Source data

<file path="config.mk">
export PLATFORM = sky130hd
export DESIGN_NAME = gamepad_direction_event_generator_flat
export DESIGN_NICKNAME = d
export VERILOG_FILES = /design/src/gdeg_pkg.sv /design/src/gdeg_if.sv /design/src/gdeg_front.sv /design/src/gdeg_queue.sv /design/src/gdeg_back.sv /design/src/gamepad_direction_event_generator.sv /design/src/flat_wrapper.sv
export SDC_FILE = /design/constraint.sdc
export NUM_CORES = 1
export LEC_CHECK = 0
export ABC_AREA = 1
export BUFFER_PORTS_ARGS = -buffer_cell sky130_fd_sc_hd__clkbuf_2
export CAP_MARGIN = 10
export CORE_MARGIN = 3
export CORE_UTILIZATION = 55
export CTS_CLUSTER_DIAMETER = 200
export DETAILED_ROUTE_END_ITERATION = 16
export GPL_TIMING_DRIVEN = 0
export PLACE_DENSITY_LB_ADDON = 0.2
export SLEW_MARGIN = 15
export SYNTH_ARGS = -nofsm -noshare
export SYNTH_HDL_FRONTEND = slang
export SYNTH_HIERARCHICAL = 1
export SYNTH_SLANG_ARGS = --single-unit
export TNS_END_PERCENT = 100
</file>
<file path="constraint.sdc">
create_clock -name clk -period 3.2 [get_ports clk]
set_input_delay 0.32 -clock clk [delete_from_list [all_inputs] [get_ports clk]]
set_output_delay 0.32 -clock clk [all_outputs]
set_load 0.01 [all_outputs]
</file>
<file path="src/gdeg_pkg.sv">
`timescale 1ns / 1ps
`default_nettype none
package gdeg_pkg;

  localparam int unsigned   DZ_W       = 15;
  localparam logic [14:0]   DZ_RESET   = 15'd8000;
  localparam logic [15:0]   POS_STEP   = 16'd32767;
  localparam logic [15:0]   POS_FAR    = 16'd65534;
  localparam int unsigned   Q_DEPTH    = 2;
  localparam int unsigned   Q_PTR_W    = $clog2(Q_DEPTH);
  localparam int unsigned   Q_CNT_W    = $clog2(Q_DEPTH + 1);

  localparam logic [1:0]    DIR_NEG    = 2'b11;
  localparam logic [1:0]    DIR_CTR    = 2'b00;
  localparam logic [1:0]    DIR_POS    = 2'b01;

  typedef enum logic [1:0] {
    EV_MOVE    = 2'd0,
    EV_PRESS   = 2'd1,
    EV_RELEASE = 2'd2
  } event_kind_t;

  typedef struct packed {
    logic [1:0] dir_x;
    logic [1:0] dir_y;
    logic [3:0] face;
    logic       move;
    logic [3:0] chg;
  } job_t;

  typedef struct packed {
    logic push;
    job_t job;
  } q_wr_t;

  typedef struct packed {
    logic avail;
    job_t job;
  } q_rd_t;

  function automatic logic [15:0] dir_to_pos(input logic [1:0] dir);
    logic [15:0] pos;
    unique case (dir)
      DIR_NEG: pos = 16'd0;
      DIR_POS: pos = POS_FAR;
      default: pos = POS_STEP;
    endcase
    return pos;
  endfunction

endpackage
`default_nettype wire

</file>
<file path="src/gdeg_if.sv">
`timescale 1ns / 1ps
`default_nettype none
interface gdeg_in_if;
  logic               valid;
  logic               ready;
  logic               read_ok;
  logic [15:0]        raw_buttons;
  logic signed [15:0] stick_x;
  logic signed [15:0] stick_y;

  modport source (output valid, read_ok, raw_buttons, stick_x, stick_y, input ready);
  modport sink   (input valid, read_ok, raw_buttons, stick_x, stick_y, output ready);
endinterface

interface gdeg_out_if;
  logic        valid;
  logic        ready;
  logic [1:0]  event_kind;
  logic [1:0]  button_index;
  logic [3:0]  button_mask;
  logic [15:0] pos_x;
  logic [15:0] pos_y;
  logic        last_of_run;

  modport source (output valid, event_kind, button_index, button_mask, pos_x, pos_y,
                  last_of_run, input ready);
  modport sink   (input valid, event_kind, button_index, button_mask, pos_x, pos_y,
                  last_of_run, output ready);
endinterface
`default_nettype wire

</file>
<file path="src/gdeg_front.sv">
`timescale 1ns / 1ps
`default_nettype none
module gdeg_front
  import gdeg_pkg::*;
(
  input  wire logic            clk,
  input  wire logic            rst_n,
  input  wire logic [DZ_W-1:0] deadzone,
  gdeg_in_if.sink              in_ch,
  input  wire logic            q_full,
  output q_wr_t                q_wr
);

  logic [1:0]         prev_x_r, prev_y_r;
  logic [3:0]         prev_face_r;
  logic [1:0]         dx, dy;
  logic [3:0]         face;
  logic signed [16:0] sx_w, sy_w, dz_w;
  logic signed [16:0] sx_sum, sx_dif, sy_sum, sy_dif;
  logic               accept;

  assign in_ch.ready = !q_full;
  assign accept      = in_ch.valid && in_ch.ready;

  assign sx_w   = {in_ch.stick_x[15], in_ch.stick_x};
  assign sy_w   = {in_ch.stick_y[15], in_ch.stick_y};
  assign dz_w   = {2'b00, deadzone};
  assign sx_sum = sx_w + dz_w;
  assign sx_dif = dz_w - sx_w;
  assign sy_sum = sy_w + dz_w;
  assign sy_dif = dz_w - sy_w;
  assign face   = in_ch.raw_buttons[15:12];

  always_comb begin
    priority if (in_ch.raw_buttons[3]) begin
      dx = DIR_POS;
    end else if (in_ch.raw_buttons[2]) begin
      dx = DIR_NEG;
    end else if (sx_sum[16]) begin
      dx = DIR_NEG;
    end else if (sx_dif[16]) begin
      dx = DIR_POS;
    end else begin
      dx = DIR_CTR;
    end
  end

  always_comb begin
    priority if (in_ch.raw_buttons[1]) begin
      dy = DIR_POS;
    end else if (in_ch.raw_buttons[0]) begin
      dy = DIR_NEG;
    end else if (sy_sum[16]) begin
      dy = DIR_POS;
    end else if (sy_dif[16]) begin
      dy = DIR_NEG;
    end else begin
      dy = DIR_CTR;
    end
  end

  always_comb begin
    q_wr.job.dir_x = dx;
    q_wr.job.dir_y = dy;
    q_wr.job.face  = face;
    q_wr.job.move  = (dx != prev_x_r) || (dy != prev_y_r);
    q_wr.job.chg   = face ^ prev_face_r;
    q_wr.push      = accept && in_ch.read_ok && (q_wr.job.move || (|q_wr.job.chg));
  end

  always_ff @(posedge clk) begin
    if (!rst_n) begin
      prev_x_r    <= DIR_CTR;
      prev_y_r    <= DIR_CTR;
      prev_face_r <= 4'd0;
    end else if (accept && in_ch.read_ok) begin
      prev_x_r    <= dx;
      prev_y_r    <= dy;
      prev_face_r <= face;
    end
  end

endmodule
`default_nettype wire

</file>
<file path="src/gdeg_queue.sv">
`timescale 1ns / 1ps
`default_nettype none
module gdeg_queue
  import gdeg_pkg::*;
(
  input  wire logic  clk,
  input  wire logic  rst_n,
  input  wire q_wr_t q_wr,
  output logic       q_full,
  input  wire logic  pop,
  output q_rd_t      q_rd
);

  job_t                 mem_r [Q_DEPTH];
  logic [Q_PTR_W-1:0]   wr_ptr_r, rd_ptr_r;
  logic [Q_CNT_W-1:0]   cnt_r;
  logic                 do_pop;

  assign q_full     = (cnt_r == Q_CNT_W'(Q_DEPTH));
  assign q_rd.avail = (cnt_r != '0);
  assign q_rd.job   = mem_r[rd_ptr_r];
  assign do_pop     = pop && q_rd.avail;

  always_ff @(posedge clk) begin
    if (q_wr.push && !q_full) begin
      mem_r[wr_ptr_r] <= q_wr.job;
    end
  end

  always_ff @(posedge clk) begin
    if (!rst_n) begin
      wr_ptr_r <= '0;
      rd_ptr_r <= '0;
      cnt_r    <= '0;
    end else begin
      if (q_wr.push && !q_full) begin
        wr_ptr_r <= (wr_ptr_r == Q_PTR_W'(Q_DEPTH - 1)) ? '0 : wr_ptr_r + 1'b1;
      end
      if (do_pop) begin
        rd_ptr_r <= (rd_ptr_r == Q_PTR_W'(Q_DEPTH - 1)) ? '0 : rd_ptr_r + 1'b1;
      end
      unique case ({q_wr.push && !q_full, do_pop})
        2'b10:   cnt_r <= cnt_r + 1'b1;
        2'b01:   cnt_r <= cnt_r - 1'b1;
        default: cnt_r <= cnt_r;
      endcase
    end
  end

endmodule
`default_nettype wire

</file>
<file path="src/gdeg_back.sv">
`timescale 1ns / 1ps
`default_nettype none
module gdeg_back
  import gdeg_pkg::*;
(
  input  wire logic  clk,
  input  wire logic  rst_n,
  input  wire q_rd_t q_rd,
  output logic       pop,
  gdeg_out_if.source out_ch
);

  logic        cur_valid_r, cur_valid_nxt;
  job_t        cur_r, cur_nxt;
  logic        out_valid_r;
  logic [1:0]  kind_r, idx_r;
  logic [3:0]  mask_r;
  logic [15:0] pos_x_r, pos_y_r;
  logic        last_r;

  logic        emit, ev_last;
  logic [1:0]  ev_idx;
  event_kind_t ev_kind;
  logic [3:0]  chg_left;

  assign emit = cur_valid_r && (!out_valid_r || out_ch.ready);

  always_comb begin
    priority if (cur_r.chg[0]) begin
      ev_idx = 2'd0;
    end else if (cur_r.chg[1]) begin
      ev_idx = 2'd1;
    end else if (cur_r.chg[2]) begin
      ev_idx = 2'd2;
    end else begin
      ev_idx = 2'd3;
    end
  end

  always_comb begin
    chg_left = cur_r.chg;
    if (cur_r.move) begin
      ev_kind = EV_MOVE;
    end else begin
      ev_kind          = cur_r.face[ev_idx] ? EV_PRESS : EV_RELEASE;
      chg_left[ev_idx] = 1'b0;
    end
    ev_last = (chg_left == 4'd0);
  end

  always_comb begin
    cur_nxt       = cur_r;
    cur_valid_nxt = cur_valid_r;
    pop           = 1'b0;
    if (emit) begin
      cur_nxt.move = 1'b0;
      cur_nxt.chg  = chg_left;
    end
    if (!cur_valid_r || (emit && ev_last)) begin
      pop           = q_rd.avail;
      cur_valid_nxt = q_rd.avail;
      cur_nxt       = q_rd.job;
    end
  end

  always_ff @(posedge clk) begin
    if (!rst_n) begin
      cur_valid_r <= 1'b0;
      out_valid_r <= 1'b0;
    end else begin
      cur_valid_r <= cur_valid_nxt;
      if (emit) begin
        out_valid_r <= 1'b1;
      end else if (out_ch.ready) begin
        out_valid_r <= 1'b0;
      end
    end
  end

  always_ff @(posedge clk) begin
    cur_r <= cur_nxt;
    if (emit) begin
      kind_r  <= ev_kind;
      idx_r   <= cur_r.move ? 2'd0 : ev_idx;
      mask_r  <= cur_r.face;
      pos_x_r <= dir_to_pos(cur_r.dir_x);
      pos_y_r <= dir_to_pos(cur_r.dir_y);
      last_r  <= ev_last;
    end
  end

  assign out_ch.valid        = out_valid_r;
  assign out_ch.event_kind   = kind_r;
  assign out_ch.button_index = idx_r;
  assign out_ch.button_mask  = mask_r;
  assign out_ch.pos_x        = pos_x_r;
  assign out_ch.pos_y        = pos_y_r;
  assign out_ch.last_of_run  = last_r;

`ifndef SYNTHESIS
  a_job_pending: assert property (@(posedge clk) disable iff (!rst_n)
    cur_valid_r |-> (cur_r.move || (cur_r.chg != 4'd0)))
    else $error("held job has no pending event");

  a_press_mask: assert property (@(posedge clk) disable iff (!rst_n)
    (out_valid_r && kind_r == EV_PRESS) |-> mask_r[idx_r])
    else $error("press event on a released button");

  a_release_mask: assert property (@(posedge clk) disable iff (!rst_n)
    (out_valid_r && kind_r == EV_RELEASE) |-> !mask_r[idx_r])
    else $error("release event on a pressed button");

  a_pop_idle: assert property (@(posedge clk) disable iff (!rst_n)
    pop |-> (!cur_valid_r || (emit && ev_last)))
    else $error("queue popped while a job is still running");
`endif

endmodule
`default_nettype wire

</file>
<file path="src/gamepad_direction_event_generator.sv">
`timescale 1ns / 1ps
`default_nettype none
// Gamepad direction event generator. Each valid sample is reduced to a
// direction per axis and a face button mask; a move event if a direction
// changed, then one press or release event per changed face button (A, B,
// X, Y) follow. Samples are taken one per cycle while the two-entry job
// queue has room; a failed read or an unchanged sample is absorbed in that
// cycle and gives nothing. The event stage issues one event per cycle while
// the output is not stalled; a sample with n events (1 to 5) holds it until
// all n are issued. Deadzone writes apply to samples taken afterwards.
module gamepad_direction_event_generator
  import gdeg_pkg::*;
(
  input  wire logic            clk,
  input  wire logic            rst_n,
  input  wire logic            cfg_we,
  input  wire logic [DZ_W-1:0] cfg_wdata,
  gdeg_in_if.sink              in_ch,
  gdeg_out_if.source           out_ch
);

  logic [DZ_W-1:0] deadzone_r;
  q_wr_t           q_wr;
  q_rd_t           q_rd;
  logic            q_full;
  logic            pop;

  always_ff @(posedge clk) begin
    if (!rst_n) begin
      deadzone_r <= DZ_RESET;
    end else if (cfg_we) begin
      deadzone_r <= cfg_wdata;
    end
  end

  gdeg_front u_front (
    .clk      (clk),
    .rst_n    (rst_n),
    .deadzone (deadzone_r),
    .in_ch    (in_ch),
    .q_full   (q_full),
    .q_wr     (q_wr)
  );

  gdeg_queue u_queue (
    .clk    (clk),
    .rst_n  (rst_n),
    .q_wr   (q_wr),
    .q_full (q_full),
    .pop    (pop),
    .q_rd   (q_rd)
  );

  gdeg_back u_back (
    .clk    (clk),
    .rst_n  (rst_n),
    .q_rd   (q_rd),
    .pop    (pop),
    .out_ch (out_ch)
  );

endmodule
`default_nettype wire
</file>
<file path="src/flat_wrapper.sv">
// flat-port wrapper written by rule: the top's interface ports become plain ports
module gamepad_direction_event_generator_flat import gdeg_pkg::*;
  (clk, rst_n, cfg_we, cfg_wdata, in_ch_valid, in_ch_read_ok, in_ch_raw_buttons, in_ch_stick_x, in_ch_stick_y, in_ch_ready, out_ch_valid, out_ch_event_kind, out_ch_button_index, out_ch_button_mask, out_ch_pos_x, out_ch_pos_y, out_ch_last_of_run, out_ch_ready);
  gdeg_in_if in_ch_i ();
  gdeg_out_if out_ch_i ();
  input  wire logic clk;
  input  wire logic rst_n;
  input  wire logic cfg_we;
  input  wire logic [DZ_W-1:0] cfg_wdata;
  input wire logic [$bits(in_ch_i.valid)-1:0] in_ch_valid;
  input wire logic [$bits(in_ch_i.read_ok)-1:0] in_ch_read_ok;
  input wire logic [$bits(in_ch_i.raw_buttons)-1:0] in_ch_raw_buttons;
  input wire logic [$bits(in_ch_i.stick_x)-1:0] in_ch_stick_x;
  input wire logic [$bits(in_ch_i.stick_y)-1:0] in_ch_stick_y;
  output wire logic [$bits(in_ch_i.ready)-1:0] in_ch_ready;
  output wire logic [$bits(out_ch_i.valid)-1:0] out_ch_valid;
  output wire logic [$bits(out_ch_i.event_kind)-1:0] out_ch_event_kind;
  output wire logic [$bits(out_ch_i.button_index)-1:0] out_ch_button_index;
  output wire logic [$bits(out_ch_i.button_mask)-1:0] out_ch_button_mask;
  output wire logic [$bits(out_ch_i.pos_x)-1:0] out_ch_pos_x;
  output wire logic [$bits(out_ch_i.pos_y)-1:0] out_ch_pos_y;
  output wire logic [$bits(out_ch_i.last_of_run)-1:0] out_ch_last_of_run;
  input wire logic [$bits(out_ch_i.ready)-1:0] out_ch_ready;
  assign in_ch_i.valid = in_ch_valid;
  assign in_ch_i.read_ok = in_ch_read_ok;
  assign in_ch_i.raw_buttons = in_ch_raw_buttons;
  assign in_ch_i.stick_x = in_ch_stick_x;
  assign in_ch_i.stick_y = in_ch_stick_y;
  assign in_ch_ready = in_ch_i.ready;
  assign out_ch_valid = out_ch_i.valid;
  assign out_ch_event_kind = out_ch_i.event_kind;
  assign out_ch_button_index = out_ch_i.button_index;
  assign out_ch_button_mask = out_ch_i.button_mask;
  assign out_ch_pos_x = out_ch_i.pos_x;
  assign out_ch_pos_y = out_ch_i.pos_y;
  assign out_ch_last_of_run = out_ch_i.last_of_run;
  assign out_ch_i.ready = out_ch_ready;
  gamepad_direction_event_generator u_core (.clk(clk), .rst_n(rst_n), .cfg_we(cfg_we), .cfg_wdata(cfg_wdata), .in_ch(in_ch_i), .out_ch(out_ch_i));
endmodule
</file>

** Problem **
The answer must hold only the lines from the first line of the data through the line bearing "export BUFFER_PORTS_ARGS = -buffer_cell", returned exactly.

** Written response **
<file path="config.mk">
export PLATFORM = sky130hd
export DESIGN_NAME = gamepad_direction_event_generator_flat
export DESIGN_NICKNAME = d
export VERILOG_FILES = /design/src/gdeg_pkg.sv /design/src/gdeg_if.sv /design/src/gdeg_front.sv /design/src/gdeg_queue.sv /design/src/gdeg_back.sv /design/src/gamepad_direction_event_generator.sv /design/src/flat_wrapper.sv
export SDC_FILE = /design/constraint.sdc
export NUM_CORES = 1
export LEC_CHECK = 0
export ABC_AREA = 1
export BUFFER_PORTS_ARGS = -buffer_cell sky130_fd_sc_hd__clkbuf_2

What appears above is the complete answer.